**config.mk**
```make
export PLATFORM = sky130hd
export DESIGN_NAME = timed_event_slot_table_core
export DESIGN_NICKNAME = d
export VERILOG_FILES = /design/src/sv/tet_pkg.sv /design/src/sv/tet_cell.sv /design/src/sv/timed_event_slot_table_core.sv
export SDC_FILE = /design/constraint.sdc
export NUM_CORES = 2
export LEC_CHECK = 0
export BUFFER_PORTS_ARGS = -buffer_cell sky130_fd_sc_hd__buf_4
export CORE_MARGIN = 2
export CORE_UTILIZATION = 51
export DETAILED_ROUTE_END_ITERATION = 16
export PLACE_DENSITY = 0.64
export SYNTH_ARGS = -nofsm -noshare
export SYNTH_HDL_FRONTEND = slang
export SYNTH_SLANG_ARGS = --single-unit
```
**constraint.sdc**
```tcl
create_clock -name clk -period 19.5 [get_ports clk]
set_input_delay 0.975 -clock clk [delete_from_list [all_inputs] [get_ports clk]]
set_output_delay 0.975 -clock clk [all_outputs]
set_load 0.05 [all_outputs]
```
**src/sv/tet_pkg.sv**
```systemverilog
package tet_pkg;

	localparam int SLOT_COUNT   = 32;
	localparam int MAX_RESULTS  = 32;
	localparam int SLOT_W       = (SLOT_COUNT > 1) ? $clog2(SLOT_COUNT) : 1;
	localparam int CNT_W        = $clog2(MAX_RESULTS + 1);
	localparam int TICK_W       = 32;
	localparam int SLOT_FIELD_W = 5;

	localparam logic KIND_SCHEDULE = 1'b0;
	localparam logic KIND_POLL     = 1'b1;

	typedef enum logic [1:0] {
		ST_IDLE,
		ST_SCAN,
		ST_FIN
	} state_t;

	// broadcast from the sequencer to every cell
	typedef struct packed {
		logic              poll;
		logic              fire_en;
		logic [TICK_W-1:0] tick;
	} cell_cmd_t;

endpackage

```
**src/sv/tet_cell.sv**
```systemverilog
module tet_cell (
	input  logic               clk,
	input  logic               arst_n,
	input  tet_pkg::cell_cmd_t cmd,
	input  logic               tok_in,
	output logic               tok_out,
	output logic               hit
);

	logic                       tok_q;
	logic                       active_q;
	logic [tet_pkg::TICK_W-1:0] deadline_q;
	logic                       due;

	assign due = active_q && (deadline_q <= cmd.tick) && cmd.fire_en;
	assign hit = tok_q && (cmd.poll ? due : !active_q);

	// a schedule token stops at the first free cell; a poll token runs the whole row
	assign tok_out = tok_q && (cmd.poll || active_q);

	always_ff @(posedge clk or negedge arst_n) begin
		if (!arst_n) begin
			tok_q    <= 1'b0;
			active_q <= 1'b0;
		end else begin
			tok_q <= tok_in;
			if (hit) begin
				active_q <= !cmd.poll;
			end
		end
	end

	always_ff @(posedge clk) begin
		if (hit && !cmd.poll) begin
			deadline_q <= cmd.tick;
		end
	end

endmodule

```
**src/sv/timed_event_slot_table_core.sv**
```systemverilog
// Table of one-shot timed events held in a row of cells, one cell per slot.
// Command channel: drive kind and tick_value with start high; the item is
// taken at the rising edge where start is high and busy is low.
// A schedule (kind 0) sends a token down the row that stops in the lowest
// free cell, which stores the deadline; one reply follows, or table_full.
// A poll (kind 1) walks the token over every cell, one cell per clock; each
// active cell whose deadline is at or below the tick fires and frees itself.
// Results appear on the result ports for one cycle with result_valid high;
// they cannot be held off. A fired slot is held until the next fire or the
// end of the scan so the final one of a run carries last_of_run; a poll
// firing nothing gives a single reply with fired low.
// Busy: a schedule stays busy until its token lands in a free cell or the
// row ends; a poll stays busy while its token walks the whole row and
// until its final reply is issued. No new command is taken while busy.
// Reset clears every slot's active bit and the sequencer; deadlines are
// written before they are ever compared.
module timed_event_slot_table_core (
	input  logic                                 clk,
	input  logic                                 arst_n,
	input  logic                                 start,
	output logic                                 busy,
	input  logic                                 kind,
	input  logic [tet_pkg::TICK_W-1:0]           tick_value,
	output logic                                 result_valid,
	output logic                                 reply_kind,
	output logic [tet_pkg::SLOT_FIELD_W-1:0]     slot,
	output logic                                 table_full,
	output logic                                 fired,
	output logic [tet_pkg::TICK_W-1:0]           fire_tick,
	output logic                                 last_of_run
);

	localparam int N = tet_pkg::SLOT_COUNT;

	tet_pkg::state_t            state_q, state_d;
	logic                       kind_q;
	logic [tet_pkg::TICK_W-1:0] tick_q;
	logic [tet_pkg::SLOT_W-1:0] pos_q;
	logic [tet_pkg::CNT_W-1:0]  cnt_q;
	logic                       pend_v_q;
	logic [tet_pkg::SLOT_W-1:0] pend_slot_q;

	logic                       accept;
	logic                       scan_end;
	logic                       any_hit;
	logic [N-1:0]               hits;
	logic [N:0]                 tok;
	tet_pkg::cell_cmd_t         cmd;

	logic                       emit;
	logic                       e_kind, e_full, e_fired, e_last;
	logic [tet_pkg::SLOT_W-1:0] e_slot;
	logic                       e_tick_sel;
	logic                       pend_set, pend_clr, cnt_inc;

	logic [tet_pkg::SLOT_W+tet_pkg::SLOT_FIELD_W-1:0] slot_ext;

	logic                                 valid_q;
	logic                                 rkind_q, full_q, fired_q, last_q;
	logic [tet_pkg::SLOT_FIELD_W-1:0]     slot_q;
	logic [tet_pkg::TICK_W-1:0]           ftick_q;

	assign busy     = (state_q != tet_pkg::ST_IDLE);
	assign accept   = start && !busy;
	assign scan_end = (pos_q == tet_pkg::SLOT_W'(N - 1));
	assign any_hit  = |hits;

	assign cmd.poll    = (kind_q == tet_pkg::KIND_POLL);
	assign cmd.fire_en = (cnt_q != tet_pkg::CNT_W'(tet_pkg::MAX_RESULTS));
	assign cmd.tick    = tick_q;

	assign tok[0] = accept;

	for (genvar i = 0; i < N; i++) begin : g_cell
		tet_cell u_cell (
			.clk     (clk),
			.arst_n  (arst_n),
			.cmd     (cmd),
			.tok_in  (tok[i]),
			.tok_out (tok[i+1]),
			.hit     (hits[i])
		);
	end

	always_comb begin
		state_d    = state_q;
		emit       = 1'b0;
		e_kind     = tet_pkg::KIND_SCHEDULE;
		e_slot     = '0;
		e_full     = 1'b0;
		e_fired    = 1'b0;
		e_last     = 1'b0;
		e_tick_sel = 1'b0;
		pend_set   = 1'b0;
		pend_clr   = 1'b0;
		cnt_inc    = 1'b0;
		unique case (state_q)
			tet_pkg::ST_IDLE: begin
				if (accept) begin
					state_d = tet_pkg::ST_SCAN;
				end
			end
			tet_pkg::ST_SCAN: begin
				if (!cmd.poll) begin
					if (any_hit) begin
						emit    = 1'b1;
						e_slot  = pos_q;
						e_last  = 1'b1;
						state_d = tet_pkg::ST_IDLE;
					end else if (scan_end) begin
						emit    = 1'b1;
						e_full  = 1'b1;
						e_last  = 1'b1;
						state_d = tet_pkg::ST_IDLE;
					end
				end else begin
					if (any_hit) begin
						// release the previous fire, park this one
						emit       = pend_v_q;
						e_kind     = tet_pkg::KIND_POLL;
						e_slot     = pend_slot_q;
						e_fired    = 1'b1;
						e_tick_sel = 1'b1;
						pend_set   = 1'b1;
						cnt_inc    = 1'b1;
					end
					if (scan_end) begin
						state_d = tet_pkg::ST_FIN;
					end
				end
			end
			tet_pkg::ST_FIN: begin
				emit       = 1'b1;
				e_kind     = tet_pkg::KIND_POLL;
				e_slot     = pend_v_q ? pend_slot_q : '0;
				e_fired    = pend_v_q;
				e_tick_sel = pend_v_q;
				e_last     = 1'b1;
				pend_clr   = 1'b1;
				state_d    = tet_pkg::ST_IDLE;
			end
			default: begin
				state_d = tet_pkg::ST_IDLE;
			end
		endcase
	end

	assign slot_ext = {{tet_pkg::SLOT_FIELD_W{1'b0}}, e_slot};

	always_ff @(posedge clk or negedge arst_n) begin
		if (!arst_n) begin
			state_q  <= tet_pkg::ST_IDLE;
			pend_v_q <= 1'b0;
			cnt_q    <= '0;
			pos_q    <= '0;
			valid_q  <= 1'b0;
		end else begin
			state_q <= state_d;
			valid_q <= emit;
			if (accept) begin
				pend_v_q <= 1'b0;
				cnt_q    <= '0;
				pos_q    <= '0;
			end else begin
				if (state_q == tet_pkg::ST_SCAN) begin
					pos_q <= pos_q + tet_pkg::SLOT_W'(1);
				end
				if (pend_set) begin
					pend_v_q <= 1'b1;
				end else if (pend_clr) begin
					pend_v_q <= 1'b0;
				end
				if (cnt_inc) begin
					cnt_q <= cnt_q + tet_pkg::CNT_W'(1);
				end
			end
		end
	end

	always_ff @(posedge clk) begin
		if (accept) begin
			kind_q <= kind;
			tick_q <= tick_value;
		end
		if (pend_set) begin
			pend_slot_q <= pos_q;
		end
		if (emit) begin
			rkind_q <= e_kind;
			slot_q  <= slot_ext[tet_pkg::SLOT_FIELD_W-1:0];
			full_q  <= e_full;
			fired_q <= e_fired;
			ftick_q <= e_tick_sel ? tick_q : '0;
			last_q  <= e_last;
		end
	end

	assign result_valid = valid_q;
	assign reply_kind   = rkind_q;
	assign slot         = slot_q;
	assign table_full   = full_q;
	assign fired        = fired_q;
	assign fire_tick    = ftick_q;
	assign last_of_run  = last_q;

endmodule
```
==> metrics.yaml <==
status:
  status: "complete, no violations"
synth:
  ys_async_sr_fraction_pct: 6.684
  netlist-cell-type-count: 78
  yosysWarningCount: 0
  synth-seq-cells: 1182
  synth_fp_nets: 5284
  avgSynthCellArea_um2: 14.09
  synthCells: 4217
  synth_area_leader_cell: "edfxtp_1"
  synthTopCellsByArea: "edfxtp_1 56%, ha_1 22%, dfrtp_1 3.3%, a21oi_1 3.2%, nand4_1 2.4%"
  synth_common_cells: "1,103 x edfxtp_1, 1,031 x ha_1, 381 x a21oi_1, 232 x nand4_1, 199 x nand2_1"
  yosysMostFrequentCell: "edfxtp_1"
  ys_seq_area_share_pct: 59.05
  yosys_most_used_dff: "edfxtp_1"
  synth_area_mm2: 0.05944
  synth_enable_flop_cells: 1103
  synth_top_cell_area_share_pct: 55.73
cts:
  clockBufferDepth: 3
  cts_buffers: 131
  root_buffer: "clkbuf_16"
  clk_pin_slew_ps: 60
  post_cts_buffers: 0
  clock_sinks: 1182
  tritoncts: "yes"
  cts_resized: 0
  clock_latency_ps: 760
  ctsHoldBuffers: 0
  cts_max_level: 4
pwr:
  p_int_uw: 4928
  power.switching_uw: 1994
  seqPwrFrac_pct: 43.2
  p_sw_share_pct: 28.81
  pwr-share-comb_pct: 19.2
  ir_worst_vdd_uv: 82.68
  powerDensity_mw_per_mm2: 103.0
  power.share.clock_pct: 37.6
  p_leak_uw: 0.02625
floorplanning:
  rows: 125
  die_area_mm2: 0.1193
  start_util_pct: 51.29
  io_pins: 79
  chipHeight_um: 345.4
  coreArea_mm2: 0.1159
  chipWidth_um: 345.4
grt:
  grt_max_degree: 65
  grt_pass1_vias: 37849
  grt-ovfl-total: 0
  antenna_found_initial: 6
  grt.total_usage_pct: 28.68
  grt_first_pass_wirelength_mm: 250.4
timing:
  tightest_slew_ps: 1434
  clock.fmax_mhz: 150.9
  post-route-min-period_ps: 6628
  skew_ps: 29.82
  drv_slew: 0
  hold_viol: 0
  min_period_over_period_pct: 33.99
  rsz0062_at_grt: "no"
  setup_tns_ps: 0
  fin_hold_ws_ps: 80.70
  maxSlewHeadroom_pct: 3.536
  setup_viol_count_final: 0
drt:
  firstDrtPassIters: 6
  drt-wirelength-per-cell_um: 27.78
  post_drt_via_cell_ratio: 6.274
  vias: 38554
  totalWireLength_mm: 170.7
  initialDrtViolationCount: 3803
  drc: 0
  antenna_left: 0
critical_path:
  ff2ff_setup_slack_ps: 12870
  crit_top_cell: "buf_4"
  crit_slowest_cell: "nor4_1"
  path_class: "reg -> reg"
  crit_chain: "buf_4, inv_2, buf_4, ha_1, nand4_1, nor4_1, o41ai_1, a41o_1, or4_1, nor4_1, and4_1, nand2_2, o21ai_0, a21oi_4, buf_4"
  crit_path_start_kind: "flip-flop"
  worstPathMaxFanout: 34
  worst_path_largest_cell_delay_ps: 840
  critical_path_required_ps: 19960
  arrival_ps: 7090
  critPathCaptureType: "flip-flop"
hold_path:
  hp-class: "in -> async"
placed_design:
  io_buffers: 78
  hpwl_mm: 116.2
  gp_congestion: 0.9009
cells_and_area:
  drive_above_1_share_pct: 9.656
  nets: 5583
  seq_area_mm2: 0.03510
  multi_input_area_mm2: 0.02381
  fillers: 9106
  areaGrowthSynthToFinish_pct: 13.03
run:
  drv_cap: 0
• • • • • • •
Task details - Count the lines above that include the string "busy". Write only the number.

Output of the task - 7